[Saved data entries]
========================================================================

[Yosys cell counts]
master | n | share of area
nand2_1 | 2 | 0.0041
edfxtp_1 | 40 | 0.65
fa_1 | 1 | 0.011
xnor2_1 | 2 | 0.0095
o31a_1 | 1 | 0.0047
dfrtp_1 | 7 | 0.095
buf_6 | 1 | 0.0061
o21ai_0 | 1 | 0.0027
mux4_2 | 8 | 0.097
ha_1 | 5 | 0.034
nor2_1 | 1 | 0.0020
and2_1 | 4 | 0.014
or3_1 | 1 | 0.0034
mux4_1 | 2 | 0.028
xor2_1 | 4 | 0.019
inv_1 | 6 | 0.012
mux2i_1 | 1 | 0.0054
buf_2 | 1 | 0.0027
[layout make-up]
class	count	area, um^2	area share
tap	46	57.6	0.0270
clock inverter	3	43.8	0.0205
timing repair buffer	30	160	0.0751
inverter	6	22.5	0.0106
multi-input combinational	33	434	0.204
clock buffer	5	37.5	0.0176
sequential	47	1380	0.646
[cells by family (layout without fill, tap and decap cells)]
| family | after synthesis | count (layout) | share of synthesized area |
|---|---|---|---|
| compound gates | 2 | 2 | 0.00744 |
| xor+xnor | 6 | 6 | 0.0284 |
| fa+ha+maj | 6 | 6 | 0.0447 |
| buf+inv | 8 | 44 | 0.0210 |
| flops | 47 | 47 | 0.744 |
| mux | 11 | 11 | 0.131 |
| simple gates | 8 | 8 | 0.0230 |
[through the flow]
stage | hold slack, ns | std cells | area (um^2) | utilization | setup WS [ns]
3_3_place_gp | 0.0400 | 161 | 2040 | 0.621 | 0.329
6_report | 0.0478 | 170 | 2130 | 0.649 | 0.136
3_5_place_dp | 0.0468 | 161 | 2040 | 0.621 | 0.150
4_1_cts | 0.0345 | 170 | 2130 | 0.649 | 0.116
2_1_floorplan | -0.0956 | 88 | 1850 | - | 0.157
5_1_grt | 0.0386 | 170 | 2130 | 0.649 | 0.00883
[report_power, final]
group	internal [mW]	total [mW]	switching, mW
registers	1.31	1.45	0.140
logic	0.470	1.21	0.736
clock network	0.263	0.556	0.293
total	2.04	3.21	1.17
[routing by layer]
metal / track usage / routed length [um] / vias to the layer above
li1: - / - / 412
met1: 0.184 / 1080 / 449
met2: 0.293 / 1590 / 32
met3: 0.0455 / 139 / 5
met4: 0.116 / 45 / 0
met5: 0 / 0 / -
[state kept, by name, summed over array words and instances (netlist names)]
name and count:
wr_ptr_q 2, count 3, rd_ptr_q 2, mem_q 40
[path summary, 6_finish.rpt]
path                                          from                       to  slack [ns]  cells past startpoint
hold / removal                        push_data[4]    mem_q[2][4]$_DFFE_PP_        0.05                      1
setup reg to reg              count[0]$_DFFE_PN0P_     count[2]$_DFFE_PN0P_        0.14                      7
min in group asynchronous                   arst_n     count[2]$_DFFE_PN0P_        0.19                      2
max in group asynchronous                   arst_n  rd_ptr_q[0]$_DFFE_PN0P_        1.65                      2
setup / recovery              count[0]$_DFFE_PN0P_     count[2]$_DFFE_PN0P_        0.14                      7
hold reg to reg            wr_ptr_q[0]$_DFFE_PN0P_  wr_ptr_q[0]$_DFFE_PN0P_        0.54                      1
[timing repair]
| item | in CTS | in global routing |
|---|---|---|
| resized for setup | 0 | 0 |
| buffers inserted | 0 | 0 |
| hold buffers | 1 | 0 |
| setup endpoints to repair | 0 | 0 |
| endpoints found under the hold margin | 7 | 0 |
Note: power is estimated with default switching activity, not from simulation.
File: config.mk
export PLATFORM = sky130hd
export DESIGN_NAME = be3_cell
export DESIGN_NICKNAME = d
export VERILOG_FILES = /design/src/hdl/be3_pkg.sv /design/src/hdl/be3_cell.sv
export SDC_FILE = /design/constraint.sdc
export NUM_CORES = 1
export LEC_CHECK = 0
export BUFFER_PORTS_ARGS = -buffer_cell sky130_fd_sc_hd__buf_2
export CORE_MARGIN = 4
export CORE_UTILIZATION = 25
export DETAILED_ROUTE_END_ITERATION = 6
export GPL_ROUTABILITY_DRIVEN = 0
export HOLD_SLACK_MARGIN = 0.15
export PLACE_DENSITY = 0.49
export SYNTH_ARGS = -nofsm -noshare
export SYNTH_HDL_FRONTEND = slang
export SYNTH_SLANG_ARGS = --single-unit
File: constraint.sdc
create_clock -name clk -period 0.9 [get_ports clk]
set_input_delay 0.09 -clock clk [delete_from_list [all_inputs] [get_ports clk]]
set_output_delay 0.09 -clock clk [all_outputs]
set_load 0.1 [all_outputs]
File: src/hdl/be3_pkg.sv
package be3_pkg;

	// Pixel and register widths
	localparam int PIX_W        = 8;
	localparam int WIDTH_REG_W  = 11;
	localparam int HEIGHT_REG_W = 13;
	localparam int APB_DATA_W   = 32;
	localparam int APB_ADDR_W   = 3;

	// Line store geometry
	localparam int MAX_WIDTH = 1024;
	localparam int COL_W     = $clog2(MAX_WIDTH);
	// Row position runs up to height+1
	localparam int ROW_W     = HEIGHT_REG_W + 1;
	// Common width for comparing the width register against MAX_WIDTH
	localparam int EXT_W     = (WIDTH_REG_W > COL_W + 1) ? WIDTH_REG_W : COL_W + 1;

	// Line store word: upper row in the high half, lower row in the low half
	localparam int LS_W = 2 * PIX_W;

	// Output queue
	localparam int OFIFO_DEPTH = 4;
	localparam int OFIFO_PTR_W = $clog2(OFIFO_DEPTH);
	localparam int OFIFO_CNT_W = $clog2(OFIFO_DEPTH + 1);

	// Pixel codes
	localparam logic [PIX_W-1:0] PIX_WHITE = 8'd255;
	localparam logic [PIX_W-1:0] PIX_BLACK = 8'd0;

	// Register reset values
	localparam logic [WIDTH_REG_W-1:0]  WIDTH_RESET  = 11'd640;
	localparam logic [HEIGHT_REG_W-1:0] HEIGHT_RESET = 13'd480;

	// Register map, selected by paddr[2]
	typedef enum logic [0:0] {
		REG_IMAGE_WIDTH  = 1'b0,
		REG_IMAGE_HEIGHT = 1'b1
	} be3_reg_e;

	// Per-item control carried along the pipeline
	typedef struct packed {
		logic res_valid;
		logic use_top;
		logic use_bot;
		logic use_left;
		logic use_right;
		logic eor;
		logic eof;
	} be3_ctl_t;

	// One result transaction
	typedef struct packed {
		logic             eof;
		logic             eor;
		logic [PIX_W-1:0] pix;
	} be3_res_t;

	// Width register to last column index: 0 acts as 1, large values clamp
	function automatic logic [COL_W-1:0] eff_wm1(input logic [WIDTH_REG_W-1:0] w);
		logic [EXT_W-1:0] we;
		we = EXT_W'(w);
		if (we == '0)
			return '0;
		if (we > EXT_W'(MAX_WIDTH))
			return COL_W'(MAX_WIDTH - 1);
		return COL_W'(we - EXT_W'(1));
	endfunction

	// Height register to last row index: 0 acts as 1
	function automatic logic [HEIGHT_REG_W-1:0] eff_hm1(input logic [HEIGHT_REG_W-1:0] h);
		if (h == '0)
			return '0;
		return h - HEIGHT_REG_W'(1);
	endfunction

endpackage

========================================================================

**Problem statement**
Find the word "gates" in the records, and report each line that has it.

**Written response**
| compound gates | 2 | 2 | 0.00744 |
| simple gates | 8 | 8 | 0.0230 |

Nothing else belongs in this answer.